Protein arginine methyltransferase 6 controls erythroid gene expression and differentiation of human CD34+ progenitor cells

Hematopoietic differentiation is driven by transcription factors, which orchestrate a finely tuned transcriptional network. At bipotential branching points lineage decisions are made, where key transcription factors initiate cell type-specific gene expression programs. These programs are stabilized by the epigenetic activity of recruited chromatin-modifying cofactors. An example is the association of the transcription factor RUNX1 with protein arginine methyltransferase 6 (PRMT6) at the megakaryocytic/erythroid bifurcation.
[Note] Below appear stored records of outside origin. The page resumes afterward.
**src/design/gid_pkg.sv**
```systemverilog
// ----------------------------------------------------------------------------
// Island disconnect package
// Shared sizes, register indexes, result codes and the controller/datapath
// command and status structures.
// ----------------------------------------------------------------------------
package gid_pkg;

  localparam int MAX_ROWS = 32;
  localparam int MAX_COLS = 32;
  localparam int CELLS    = MAX_ROWS * MAX_COLS;

  localparam int ROW_W = (MAX_ROWS > 1) ? $clog2(MAX_ROWS) : 1;
  localparam int COL_W = (MAX_COLS > 1) ? $clog2(MAX_COLS) : 1;
  localparam int RC_W  = $clog2(MAX_ROWS + 1);
  localparam int CC_W  = $clog2(MAX_COLS + 1);
  localparam int IDX_W = (CELLS > 1) ? $clog2(CELLS) : 1;
  localparam int CNT_W = $clog2(CELLS + 1);
  localparam int QW    = ROW_W + COL_W;

  localparam int CFG_W     = 6;
  localparam int CFG_IDX_W = 2;

  localparam logic [CFG_IDX_W-1:0] REG_ROWS = CFG_IDX_W'(0);
  localparam logic [CFG_IDX_W-1:0] REG_COLS = CFG_IDX_W'(1);
  localparam logic [CFG_W-1:0]     CFG_RESET = CFG_W'(32);

  localparam logic [1:0] DAYS_ZERO = 2'd0;
  localparam logic [1:0] DAYS_ONE  = 2'd1;
  localparam logic [1:0] DAYS_TWO  = 2'd2;

  typedef enum logic [1:0] {
    PS_SCAN,
    PS_CUR_NB,
    PS_TRIAL,
    PS_TRIAL_NB
  } probe_src_e;

  typedef struct packed {
    logic       in_ready;
    probe_src_e probe_src;
    logic       scan_clr;
    logic       scan_adv;
    logic       mark_clr;
    logic       mark_set;
    logic       push;
    logic       pop;
    logic       comp_clr;
    logic       comp_inc;
    logic       land_clr;
    logic       land_inc;
    logic       cur_load;
    logic       k_clr;
    logic       k_inc;
    logic       flag_wr;
    logic       trial_clr;
    logic       trial_adv;
    logic       skip_set;
    logic       skip_off;
    logic       out_load;
    logic [1:0] days;
  } cmd_t;

  typedef struct packed {
    logic       in_last_acc;
    logic       land_eff;
    logic       marked;
    logic       s_last;
    logic       t_last;
    logic       k3;
    logic       k7;
    logic       q_empty;
    logic [1:0] comps;
    logic       land_one;
    logic       all8;
    logic       any4;
    logic       out_busy;
  } sts_t;

  // Neighbor order: west, east, north, south, then the four diagonals.
  function automatic logic signed [1:0] nb_dr(input logic [2:0] k);
    logic signed [1:0] d;
    case (k)
      3'd2, 3'd4, 3'd5: d = -2'sd1;
      3'd3, 3'd6, 3'd7: d = 2'sd1;
      default:          d = 2'sd0;
    endcase
    return d;
  endfunction

  function automatic logic signed [1:0] nb_dc(input logic [2:0] k);
    logic signed [1:0] d;
    case (k)
      3'd0, 3'd4, 3'd6: d = -2'sd1;
      3'd1, 3'd5, 3'd7: d = 2'sd1;
      default:          d = 2'sd0;
    endcase
    return d;
  endfunction

endpackage

```
**src/design/gid_ctrl.sv**
```systemverilog
// ----------------------------------------------------------------------------
// Island disconnect controller
// Sequences loading, mark clearing, component search and trial removals.
// ----------------------------------------------------------------------------
module gid_ctrl (
  input  logic          clk_i,
  input  logic          rst_ni,
  input  gid_pkg::sts_t sts_i,
  output gid_pkg::cmd_t cmd_o
);
  import gid_pkg::*;

  typedef enum logic [3:0] {
    S_IDLE,
    S_CLR,
    S_SC_RD,
    S_SC_CHK,
    S_POP,
    S_CUR,
    S_NB_RD,
    S_NB_CHK,
    S_DONE,
    S_TR_RD,
    S_TR_CHK,
    S_TN_RD,
    S_TN_CHK,
    S_TR_EVAL,
    S_OUT
  } state_e;

  state_e     state_q, state_d;
  logic [1:0] days_q, days_d;
  logic       trial_q, trial_d;

  always_comb begin
    cmd_o           = '0;
    cmd_o.probe_src = PS_SCAN;
    cmd_o.days      = days_q;
    state_d         = state_q;
    days_d          = days_q;
    trial_d         = trial_q;
    case (state_q)
      S_IDLE: begin
        cmd_o.in_ready = 1'b1;
        if (sts_i.in_last_acc) begin
          cmd_o.scan_clr = 1'b1;
          cmd_o.skip_off = 1'b1;
          cmd_o.land_clr = 1'b1;
          trial_d        = 1'b0;
          state_d        = S_CLR;
        end
      end
      S_CLR: begin
        cmd_o.mark_clr = 1'b1;
        if (sts_i.s_last) begin
          cmd_o.scan_clr = 1'b1;
          cmd_o.comp_clr = 1'b1;
          state_d        = S_SC_RD;
        end else begin
          cmd_o.scan_adv = 1'b1;
        end
      end
      S_SC_RD: begin
        state_d = S_SC_CHK;
      end
      S_SC_CHK: begin
        cmd_o.land_inc = !trial_q;
        if (sts_i.land_eff && !sts_i.marked) begin
          cmd_o.comp_inc = 1'b1;
          if (sts_i.comps == 2'd1) begin
            state_d = S_DONE;
          end else begin
            cmd_o.mark_set = 1'b1;
            cmd_o.push     = 1'b1;
            state_d        = S_POP;
          end
        end else if (sts_i.s_last) begin
          state_d = S_DONE;
        end else begin
          cmd_o.scan_adv = 1'b1;
          state_d        = S_SC_RD;
        end
      end
      S_POP: begin
        if (!sts_i.q_empty) begin
          cmd_o.pop = 1'b1;
          state_d   = S_CUR;
        end else if (sts_i.s_last) begin
          state_d = S_DONE;
        end else begin
          cmd_o.scan_adv = 1'b1;
          state_d        = S_SC_RD;
        end
      end
      S_CUR: begin
        cmd_o.cur_load = 1'b1;
        cmd_o.k_clr    = 1'b1;
        state_d        = S_NB_RD;
      end
      S_NB_RD: begin
        cmd_o.probe_src = PS_CUR_NB;
        state_d         = S_NB_CHK;
      end
      S_NB_CHK: begin
        if (sts_i.land_eff && !sts_i.marked) begin
          cmd_o.mark_set = 1'b1;
          cmd_o.push     = 1'b1;
        end
        cmd_o.k_inc = 1'b1;
        state_d     = sts_i.k3 ? S_POP : S_NB_RD;
      end
      S_DONE: begin
        if (!trial_q) begin
          if (sts_i.comps != 2'd1) begin
            days_d  = DAYS_ZERO;
            state_d = S_OUT;
          end else if (sts_i.land_one) begin
            days_d  = DAYS_ONE;
            state_d = S_OUT;
          end else begin
            cmd_o.trial_clr = 1'b1;
            state_d         = S_TR_RD;
          end
        end else begin
          cmd_o.skip_off = 1'b1;
          if (sts_i.comps != 2'd1) begin
            days_d  = DAYS_ONE;
            state_d = S_OUT;
          end else if (sts_i.t_last) begin
            days_d  = DAYS_TWO;
            state_d = S_OUT;
          end else begin
            cmd_o.trial_adv = 1'b1;
            state_d         = S_TR_RD;
          end
        end
      end
      S_TR_RD: begin
        cmd_o.probe_src = PS_TRIAL;
        state_d         = S_TR_CHK;
      end
      S_TR_CHK: begin
        if (sts_i.land_eff) begin
          cmd_o.k_clr = 1'b1;
          state_d     = S_TN_RD;
        end else if (sts_i.t_last) begin
          days_d  = DAYS_TWO;
          state_d = S_OUT;
        end else begin
          cmd_o.trial_adv = 1'b1;
          state_d         = S_TR_RD;
        end
      end
      S_TN_RD: begin
        cmd_o.probe_src = PS_TRIAL_NB;
        state_d         = S_TN_CHK;
      end
      S_TN_CHK: begin
        cmd_o.flag_wr = 1'b1;
        cmd_o.k_inc   = 1'b1;
        state_d       = sts_i.k7 ? S_TR_EVAL : S_TN_RD;
      end
      S_TR_EVAL: begin
        if (sts_i.all8 || !sts_i.any4) begin
          if (sts_i.t_last) begin
            days_d  = DAYS_TWO;
            state_d = S_OUT;
          end else begin
            cmd_o.trial_adv = 1'b1;
            state_d         = S_TR_RD;
          end
        end else begin
          cmd_o.skip_set = 1'b1;
          cmd_o.scan_clr = 1'b1;
          trial_d        = 1'b1;
          state_d        = S_CLR;
        end
      end
      S_OUT: begin
        if (!sts_i.out_busy) begin
          cmd_o.out_load = 1'b1;
          state_d        = S_IDLE;
        end
      end
      default: begin
        state_d = S_IDLE;
      end
    endcase
  end

  always_ff @(posedge clk_i or negedge rst_ni) begin
    if (!rst_ni) begin
      state_q <= S_IDLE;
      days_q  <= DAYS_ZERO;
      trial_q <= 1'b0;
    end else begin
      state_q <= state_d;
      days_q  <= days_d;
      trial_q <= trial_d;
    end
  end

endmodule

```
However, little is known about the specific influence of PRMT6 on this important branching point. Here, we show that PRMT6 inhibits erythroid gene expression during megakaryopoiesis of primary human CD34(+) progenitor cells. PRMT6 is recruited to erythroid genes, such as glycophorin A. Consequently, a repressive histone modification pattern with high H3R2me2a and low H3K4me3 is established. Importantly, inhibition of PRMT6 by shRNA or small molecule inhibitors leads to upregulation of erythroid genes and promotes erythropoiesis. Our data reveal that PRMT6 plays a role in the control of erythroid/megakaryocytic differentiation and open up the possibility that manipulation of PRMT6 activity could facilitate enhanced erythropoiesis for therapeutic use.